There is in fact and in common understanding, a necessity of regarding a course of practice, as above characterized, in the light of a legal rule of interpreting a law; and there is a like necessity of considering it a constitutional rule of interpreting a constitution.
That there may be extraordinary and peculiar circumstances controlling the rule in both cases, may be admitted: but with such exceptions, the rule will force itself on the practical judgment of the most ardent theorist. He will find it impossible to adhere to, and act officially upon, his solitary opinions as to the meaning of the law or constitution, in opposition to a construction reduced to practice, during a reasonable period of time; more especially where no prospect existed of a change of construction by the public or its agents. And if a reasonable period of time, marked with the usual sanctions, would not bar the individual prerogative, there could be no limitation to its exercise, although the danger of error must increase with the increasing oblivion of explanatory circumstances, and with the continual changes in the import of words and phrases.
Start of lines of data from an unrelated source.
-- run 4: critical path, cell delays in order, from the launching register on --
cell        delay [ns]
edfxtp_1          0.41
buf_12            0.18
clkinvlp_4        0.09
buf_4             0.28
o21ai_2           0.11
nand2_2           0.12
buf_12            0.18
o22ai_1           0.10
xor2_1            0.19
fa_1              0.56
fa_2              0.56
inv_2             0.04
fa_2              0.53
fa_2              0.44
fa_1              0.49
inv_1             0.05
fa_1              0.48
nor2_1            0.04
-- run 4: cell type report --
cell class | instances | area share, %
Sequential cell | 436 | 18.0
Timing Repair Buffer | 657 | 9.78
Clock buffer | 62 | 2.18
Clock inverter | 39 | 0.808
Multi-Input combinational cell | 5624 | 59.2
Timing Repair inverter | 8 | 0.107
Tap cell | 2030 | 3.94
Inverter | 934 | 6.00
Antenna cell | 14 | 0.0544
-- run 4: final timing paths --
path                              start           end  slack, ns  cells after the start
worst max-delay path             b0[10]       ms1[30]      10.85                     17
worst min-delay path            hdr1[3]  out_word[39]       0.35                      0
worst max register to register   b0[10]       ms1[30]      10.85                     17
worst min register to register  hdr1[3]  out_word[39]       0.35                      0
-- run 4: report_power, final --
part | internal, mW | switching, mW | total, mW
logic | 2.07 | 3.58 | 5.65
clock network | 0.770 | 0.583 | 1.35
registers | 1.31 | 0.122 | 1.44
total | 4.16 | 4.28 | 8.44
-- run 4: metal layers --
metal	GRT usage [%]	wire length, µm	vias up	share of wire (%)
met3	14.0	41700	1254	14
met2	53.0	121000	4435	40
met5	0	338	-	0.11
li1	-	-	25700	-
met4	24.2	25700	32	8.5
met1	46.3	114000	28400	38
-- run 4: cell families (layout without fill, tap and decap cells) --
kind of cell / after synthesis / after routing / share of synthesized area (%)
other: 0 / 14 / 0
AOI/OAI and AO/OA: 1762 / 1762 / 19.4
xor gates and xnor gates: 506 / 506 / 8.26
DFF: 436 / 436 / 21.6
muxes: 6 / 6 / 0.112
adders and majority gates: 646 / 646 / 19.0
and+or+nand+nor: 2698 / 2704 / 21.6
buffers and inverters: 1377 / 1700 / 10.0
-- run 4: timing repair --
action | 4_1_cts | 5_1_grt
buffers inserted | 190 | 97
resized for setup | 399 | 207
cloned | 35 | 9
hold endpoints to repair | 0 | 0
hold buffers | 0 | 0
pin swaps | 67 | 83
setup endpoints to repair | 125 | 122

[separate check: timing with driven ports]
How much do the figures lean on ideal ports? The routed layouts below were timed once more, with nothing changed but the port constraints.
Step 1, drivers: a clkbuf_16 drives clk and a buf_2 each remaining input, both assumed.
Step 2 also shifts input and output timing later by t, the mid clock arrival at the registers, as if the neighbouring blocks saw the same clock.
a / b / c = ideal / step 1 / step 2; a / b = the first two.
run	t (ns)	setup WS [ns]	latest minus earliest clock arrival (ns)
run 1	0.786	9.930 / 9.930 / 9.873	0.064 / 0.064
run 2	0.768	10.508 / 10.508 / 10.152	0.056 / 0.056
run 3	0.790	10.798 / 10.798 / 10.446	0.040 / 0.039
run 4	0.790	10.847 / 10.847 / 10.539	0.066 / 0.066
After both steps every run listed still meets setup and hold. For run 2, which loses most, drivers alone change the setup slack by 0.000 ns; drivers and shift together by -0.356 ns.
Let it then be left to the decision of every intelligent and candid judge, which, on the whole, is most to be relied on for the true and safe construction of a constitution, that which has the uniform sanction of successive legislative bodies through a period of years, and under the varied ascendency of parties; or that which depends upon the opinions of every new legislature, heated as it may be by the spirit of party, eager in the pursuit of some favourite object, or led astray by the eloquence and address of popular statesmen, themselves, perhaps, under the influence of the same misleading causes.
It was in conformity with the view here taken of the respect due to deliberate and reiterated precedents, that the Bank of the United States, though on the original question held to be unconstitutional, received the executive signature in the year 1817. The act originally establishing a bank had undergone ample discussions in its passage through the several branches of the government. It had been carried into execution throughout a period of twenty years with annual legislative recognitions; in one instance indeed, with a positive ramification of it into a new state; and with the entire acquiescence of all the local authorities, as well as of the nation at large, to all of which may be added, a decreasing prospect of any change in the public opinion adverse to the constitutionality of such an institution. A veto from the executive under these circumstances, with an admission of the expediency, and almost necessity of the measure, would have been a defiance of all the obligations derived from a course of precedents amounting to the requisite evidence of the national judgment and intention.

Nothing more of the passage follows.